Referring to FIG. 1, the substrate processing apparatus according to this embodiment includes a reaction chamber 110, a stage 120, a showerhead 130, and a first outer ring. It may include (200) and a second outer ring (300). The substrate processing device of this embodiment may include, but may not be limited to, an atomic layer deposition (ALD) device. For example, the substrate processing device may include other types of deposition devices, etching devices, ashing devices, etc. However, the substrate processing apparatus may include devices including the first outer ring 200 and the second outer ring 300.

The reaction chamber 110 may have an internal space that accommodates a substrate. When the substrate processing device is an atomic layer deposition device, the reaction chamber 110 may perform an atomic layer deposition process on the substrate.

The stage 120 may be placed in a lower area of the internal space of the reaction chamber 110. The substrate may be placed on the upper surface of the stage 120. A heater for heating the substrate may be built into the stage 120.

The showerhead 130 may be disposed in an upper area of the internal space of the reaction chamber 110. Accordingly, the showerhead 130 may be placed on the stage 120. The showerhead 130 may supply reaction gas into the reaction chamber 110.

A purge gas for discharging particles, which are reaction by-products of the atomic layer deposition process, from the reaction chamber 110 may be provided from the bottom to the top of the stage 120. The first outer ring 200 and the second outer ring 300 may have an airflow control function to help exhaust the reactive gas sprayed from the showerhead 130. Additionally, the second outer ring 300 may also have a function of preventing film deposition on the lower surface of the stage 120 along with the purge gas.
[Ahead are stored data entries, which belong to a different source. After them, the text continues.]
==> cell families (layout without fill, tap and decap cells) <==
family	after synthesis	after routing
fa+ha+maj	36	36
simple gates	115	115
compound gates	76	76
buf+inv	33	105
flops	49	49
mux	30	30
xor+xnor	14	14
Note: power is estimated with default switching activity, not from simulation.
--- src/sbmc_params.svh ---
`ifndef SBMC_PARAMS_SVH
`define SBMC_PARAMS_SVH

// ****************************************
// Register addresses
// ****************************************
`define SBMC_ADDR_TX       8'h9A
`define SBMC_ADDR_RX       8'h9B
`define SBMC_ADDR_PORT     8'hE8
`define SBMC_ADDR_MODE     8'hE9

// ****************************************
// Field positions and resets
// ****************************************
`define SBMC_PORT_CONT     7
`define SBMC_PORT_EN       6
`define SBMC_PORT_MASTER   4
`define SBMC_MODE_IRQSRC   5
`define SBMC_MODE_AUTOSS   4
`define SBMC_MODE_SSEN     3
`define SBMC_MODE_OVWR     2
`define SBMC_MODE_RATE_HI  1
`define SBMC_PORT_RESET    8'h10
`define SBMC_MODE_RESET    8'h10
`define SBMC_MODE_MASK     8'h3F
`define SBMC_FIFO_DEPTH    2
`endif

--- src/sbmc_pkg.sv ---
package sbmc_pkg;
   typedef enum logic [2:0] {
      SBMC_IDLE  = 3'b001,
      SBMC_SHIFT = 3'b010,
      SBMC_GAP   = 3'b100
   } sbmc_state_t;

   typedef struct packed {
      logic sclk;
      logic mosi;
      logic miso;
      logic ss;
   } sbmc_pins_t;
endpackage

--- src/sbmc_core.sv ---
`include "sbmc_params.svh"
module sbmc_core
   import sbmc_pkg::*;
(
   // Clock and reset
   input  wire logic       CLK_SYS,
   input  wire logic       RST_N,
   // Special function register access
   input  wire logic [7:0] SFR_ADDR,
   input  wire logic       SFR_WR,
   input  wire logic       SFR_RD,
   input  wire logic [7:0] SFR_WDATA,
   output logic      [7:0] SFR_RDATA,
   // Serial pins
   input  wire sbmc_pins_t PIN_I,
   output sbmc_pins_t      PIN_O,
   output sbmc_pins_t      PIN_OE,
   // Interrupt level
   output logic            SPI_IRQ
);
   localparam int DEPTH = `SBMC_FIFO_DEPTH;

   logic [7:0]  port_r, mode_r, rdata_r, rx_buf_r, sh_r;
   logic [7:0]  tx_mem [DEPTH];
   logic [7:0]  rx_mem [DEPTH];
   logic        tx_wp_r, tx_rp_r, rx_wp_r, rx_rp_r;
   logic [1:0]  tx_cnt_r, rx_cnt_r;
   sbmc_pins_t  s1_r, s2_r;
   logic        sclk_d_r, sclk_r;
   logic [3:0]  ph_r, bit_r;
   logic [4:0]  div_r;
   sbmc_state_t st_r;

   logic enabled, master, tx_empty, tx_full, rx_empty, rx_full;
   logic tx_push, tx_pop, rx_push, rx_pop;
   logic [7:0] rx_byte;
   logic tick, selected, s_rise, s_fall;
   logic [5:0] half_cnt;
   logic       m_bit_r;

   assign enabled  = port_r[`SBMC_PORT_EN];
   assign master   = port_r[`SBMC_PORT_MASTER];
   assign tx_empty = (tx_cnt_r == 2'h0);
   assign tx_full  = (tx_cnt_r == 2'(DEPTH));
   assign rx_empty = (rx_cnt_r == 2'h0);
   assign rx_full  = (rx_cnt_r == 2'(DEPTH));
   assign tx_push  = SFR_WR && (SFR_ADDR == `SBMC_ADDR_TX) && !tx_full;
   assign rx_pop   = SFR_RD && (SFR_ADDR == `SBMC_ADDR_RX) && !rx_empty;

   // ****************************************
   // Configuration registers
   // ****************************************
   always_ff @(posedge CLK_SYS or negedge RST_N)
   begin
      if (!RST_N)
      begin
         port_r <= `SBMC_PORT_RESET;
         mode_r <= `SBMC_MODE_RESET;
      end
      else if (SFR_WR && SFR_ADDR == `SBMC_ADDR_PORT)
         port_r <= SFR_WDATA;
      else if (SFR_WR && SFR_ADDR == `SBMC_ADDR_MODE)
         mode_r <= SFR_WDATA & `SBMC_MODE_MASK;
   end

   // ****************************************
   // Read path
   // ****************************************
   always_ff @(posedge CLK_SYS or negedge RST_N)
   begin
      if (!RST_N)
      begin
         rdata_r  <= 8'h00;
         rx_buf_r <= 8'h00;
      end
      else if (SFR_RD)
      begin
         case (SFR_ADDR)
            `SBMC_ADDR_RX:
            begin
               // Empty FIFO re-reads the last byte instead of stale memory
               if (rx_pop)
               begin
                  rx_buf_r <= rx_mem[rx_rp_r];
                  rdata_r  <= rx_mem[rx_rp_r];
               end
               else
                  rdata_r <= rx_buf_r;
            end
            `SBMC_ADDR_PORT: rdata_r <= port_r;
            `SBMC_ADDR_MODE: rdata_r <= mode_r;
            default:         rdata_r <= 8'h00;
         endcase
      end
   end
   assign SFR_RDATA = rdata_r;

   // ****************************************
   // Transmit FIFO
   // ****************************************
   always_ff @(posedge CLK_SYS or negedge RST_N)
   begin
      if (!RST_N)
      begin
         tx_wp_r  <= 1'b0;
         tx_rp_r  <= 1'b0;
         tx_cnt_r <= 2'h0;
      end
      else
      begin
         if (tx_push)
            tx_wp_r <= ~tx_wp_r;
         if (tx_pop)
            tx_rp_r <= ~tx_rp_r;
         tx_cnt_r <= tx_cnt_r + 2'(tx_push) - 2'(tx_pop);
      end
   end

   always_ff @(posedge CLK_SYS)
   begin
      if (tx_push)
         tx_mem[tx_wp_r] <= SFR_WDATA;
   end

   // ****************************************
   // Receive FIFO
   // ****************************************
   logic rx_take, rx_over;
   assign rx_take = rx_push && (!rx_full || rx_pop);
   assign rx_over = rx_push && rx_full && !rx_pop && mode_r[`SBMC_MODE_OVWR];

   always_ff @(posedge CLK_SYS or negedge RST_N)
   begin
      if (!RST_N)
      begin
         rx_wp_r  <= 1'b0;
         rx_rp_r  <= 1'b0;
         rx_cnt_r <= 2'h0;
      end
      else
      begin
         if (rx_take)
            rx_wp_r <= ~rx_wp_r;
         if (rx_pop)
            rx_rp_r <= ~rx_rp_r;
         rx_cnt_r <= rx_cnt_r + 2'(rx_take) - 2'(rx_pop);
      end
   end

   always_ff @(posedge CLK_SYS)
   begin
      if (rx_take)
         rx_mem[rx_wp_r] <= rx_byte;
      else if (rx_over)
         rx_mem[~rx_wp_r] <= rx_byte;
   end

   // ****************************************
   // Pin synchronisers
   // ****************************************
   always_ff @(posedge CLK_SYS or negedge RST_N)
   begin
      if (!RST_N)
      begin
         s1_r     <= '{default: 1'b1};
         s2_r     <= '{default: 1'b1};
         // Matches the reset level of the second stage, so no false edge
         sclk_d_r <= 1'b1;
      end
      else
      begin
         s1_r     <= PIN_I;
         s2_r     <= s1_r;
         sclk_d_r <= s2_r.sclk;
      end
   end

   assign s_rise   = s2_r.sclk && !sclk_d_r;
   assign s_fall   = !s2_r.sclk && sclk_d_r;
   assign selected = !mode_r[`SBMC_MODE_SSEN] || !s2_r.ss;

   // ****************************************
   // Master clock divider
   // ****************************************
   // Six bits so that the /64 half period of 32 does not wrap
   assign half_cnt = 6'h04 << mode_r[`SBMC_MODE_RATE_HI:0];
   assign tick     = ({1'b0, div_r} == half_cnt - 6'h01);

   always_ff @(posedge CLK_SYS or negedge RST_N)
   begin
      if (!RST_N)
         div_r <= 5'h00;
      else if (st_r == SBMC_IDLE || tick)
         div_r <= 5'h00;
      else
         div_r <= div_r + 5'h01;
   end

   // ****************************************
   // Shift engine, master and slave
   // ****************************************
   logic m_start, m_done, s_done;
   assign m_start = enabled && master && st_r == SBMC_IDLE && !tx_empty;
   assign m_done  = st_r == SBMC_SHIFT && tick && ph_r == 4'hF;
   assign s_done  = enabled && !master && selected && s_rise && bit_r == 4'h7;
   assign tx_pop  = m_start
                  || (m_done && port_r[`SBMC_PORT_CONT] && !tx_empty)
                  || (enabled && !master && selected && s_rise && bit_r == 4'h0 && !tx_empty);
   assign rx_push = m_done || s_done;
   assign rx_byte = m_done ? {sh_r[6:0], m_bit_r} : {sh_r[6:0], s2_r.mosi};

   always_ff @(posedge CLK_SYS or negedge RST_N)
   begin
      if (!RST_N)
      begin
         st_r    <= SBMC_IDLE;
         sh_r    <= 8'h00;
         ph_r    <= 4'h0;
         bit_r   <= 4'h0;
         sclk_r  <= 1'b0;
         m_bit_r <= 1'b0;
      end
      else if (!enabled)
      begin
         st_r   <= SBMC_IDLE;
         ph_r   <= 4'h0;
         bit_r  <= 4'h0;
         sclk_r <= 1'b0;
      end
      else if (master)
      begin
         bit_r <= 4'h0;
         case (st_r)
            SBMC_IDLE:
            begin
               if (m_start)
               begin
                  sh_r <= tx_mem[tx_rp_r];
                  ph_r <= 4'h0;
                  st_r <= SBMC_SHIFT;
               end
            end
            SBMC_SHIFT:
            begin
               if (tick)
               begin
                  sclk_r <= ~sclk_r;
                  ph_r   <= ph_r + 4'h1;
                  // Sample on the rising edge, move MOSI on the falling edge
                  if (!sclk_r)
                     m_bit_r <= s2_r.miso;
                  else
                     sh_r <= {sh_r[6:0], m_bit_r};
                  if (m_done)
                  begin
                     // Back-to-back bytes keep select low when continuous
                     if (port_r[`SBMC_PORT_CONT] && !tx_empty)
                        sh_r <= tx_mem[tx_rp_r];
                     else
                        st_r <= SBMC_GAP;
                  end
               end
            end
            SBMC_GAP:
            begin
               if (tick)
                  st_r <= SBMC_IDLE;
            end
            default: st_r <= SBMC_IDLE;
         endcase
      end
      else
      begin
         st_r   <= SBMC_IDLE;
         sclk_r <= 1'b0;
         if (!selected)
            bit_r <= 4'h0;
         else if (s_rise)
         begin
            sh_r  <= (bit_r == 4'h0) ? {(tx_empty ? 7'h00 : tx_mem[tx_rp_r][6:0]), s2_r.mosi}
                                     : {sh_r[6:0], s2_r.mosi};
            bit_r <= (bit_r == 4'h7) ? 4'h0 : bit_r + 4'h1;
         end
         else if (bit_r == 4'h0)
            sh_r <= tx_empty ? 8'h00 : tx_mem[tx_rp_r];
      end
   end

   // ****************************************
   // Pin drive and interrupt
   // ****************************************
   logic ss_out;
   assign ss_out = mode_r[`SBMC_MODE_AUTOSS] ? (st_r != SBMC_SHIFT) : 1'b0;

   assign PIN_O.sclk  = sclk_r;
   assign PIN_O.mosi  = sh_r[7];
   assign PIN_O.miso  = sh_r[7];
   assign PIN_O.ss    = ss_out;
   assign PIN_OE.sclk = enabled && master;
   assign PIN_OE.mosi = enabled && master;
   assign PIN_OE.miso = enabled && !master && selected;
   assign PIN_OE.ss   = enabled && master;
   assign SPI_IRQ     = mode_r[`SBMC_MODE_IRQSRC] ? tx_empty : !rx_empty;

   // ****************************************
   // Checks
   // ****************************************
   tx_push_a: assert property (@(posedge CLK_SYS) disable iff (!RST_N)
      tx_push && !tx_pop |=> tx_cnt_r == $past(tx_cnt_r) + 2'h1)
      else $error("transmit write not queued");
   start_pop_a: assert property (@(posedge CLK_SYS) disable iff (!RST_N)
      m_start |=> st_r == SBMC_SHIFT
                  && tx_cnt_r == $past(tx_cnt_r) + 2'($past(tx_push)) - 2'h1)
      else $error("transfer did not take FIFO head");
   rx_pop_a: assert property (@(posedge CLK_SYS) disable iff (!RST_N)
      rx_pop |=> SFR_RDATA == $past(rx_mem[rx_rp_r]))
      else $error("receive read did not present popped byte");
   rx_push_a: assert property (@(posedge CLK_SYS) disable iff (!RST_N)
      rx_push && !rx_full && !rx_pop |=> rx_cnt_r == $past(rx_cnt_r) + 2'h1)
      else $error("received byte not stored");
   irq_src_a: assert property (@(posedge CLK_SYS) disable iff (!RST_N)
      !mode_r[`SBMC_MODE_IRQSRC] && !rx_empty |-> SPI_IRQ)
      else $error("receive interrupt missing");
   irq_tx_a: assert property (@(posedge CLK_SYS) disable iff (!RST_N)
      mode_r[`SBMC_MODE_IRQSRC] |-> SPI_IRQ == tx_empty)
      else $error("transmit interrupt wrong");
   manual_ss_a: assert property (@(posedge CLK_SYS) disable iff (!RST_N)
      enabled && master && !mode_r[`SBMC_MODE_AUTOSS] |-> PIN_OE.ss && !PIN_O.ss)
      else $error("manual select not low");
   auto_ss_a: assert property (@(posedge CLK_SYS) disable iff (!RST_N)
      m_done && !port_r[`SBMC_PORT_CONT] && mode_r[`SBMC_MODE_AUTOSS] |=> PIN_O.ss)
      else $error("select not released after byte");
   cont_ss_a: assert property (@(posedge CLK_SYS) disable iff (!RST_N)
      m_done && port_r[`SBMC_PORT_CONT] && !tx_empty && mode_r[`SBMC_MODE_AUTOSS]
      |=> !PIN_O.ss)
      else $error("select released inside continuous transfer");
   discard_a: assert property (@(posedge CLK_SYS) disable iff (!RST_N)
      rx_push && rx_full && !rx_pop |=> rx_cnt_r == 2'(DEPTH) && $stable(rx_rp_r))
      else $error("overflow changed FIFO level");
   reserved_a: assert property (@(posedge CLK_SYS) disable iff (!RST_N)
      mode_r[7:6] == 2'h0)
      else $error("reserved bits set");
   disable_a: assert property (@(posedge CLK_SYS) disable iff (!RST_N)
      !enabled |-> !PIN_OE.sclk && !PIN_OE.miso ##1 st_r == SBMC_IDLE)
      else $error("disabled port still active");
endmodule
The first outer ring 200 may be disposed at the edge of the upper surface of the stage 120. The first outer ring 200 may have a diameter shorter than the diameter of the stage 120. The second outer ring 300 may be arranged to surround the first outer ring 200 at the edge of the upper surface of the stage 120. Additionally, the second outer ring 300 may be arranged to surround the side of the stage 120. The second outer ring 300 may have a diameter longer than the diameter of the stage 120.

A main purge passage 400 through which purge gas flows may be formed between the inner peripheral surface of the second outer ring 300 and the side surface of the stage 120. Additionally, the main purge passage 400 may be formed between the first outer ring 200 and the second outer ring 300. That is, the purge gas flows along the main purge passage 400 formed between the second outer ring 300 and the stage 120 and between the first outer ring 200 and the second outer ring 300, so that the stage 120 ) can be sprayed into the upper area.

FIG. 2 is a perspective view showing the first outer ring of the substrate processing apparatus shown in FIG. 1, FIG. 3 is a cross-sectional view taken along line A-A' in FIG. 2, and FIG. 4 is an enlarged perspective view showing portion B of FIG. 2. .

2 to 4, the first outer ring 200 may include a first vertical protrusion 202, a second vertical protrusion 204, and a horizontal protrusion 206. there is.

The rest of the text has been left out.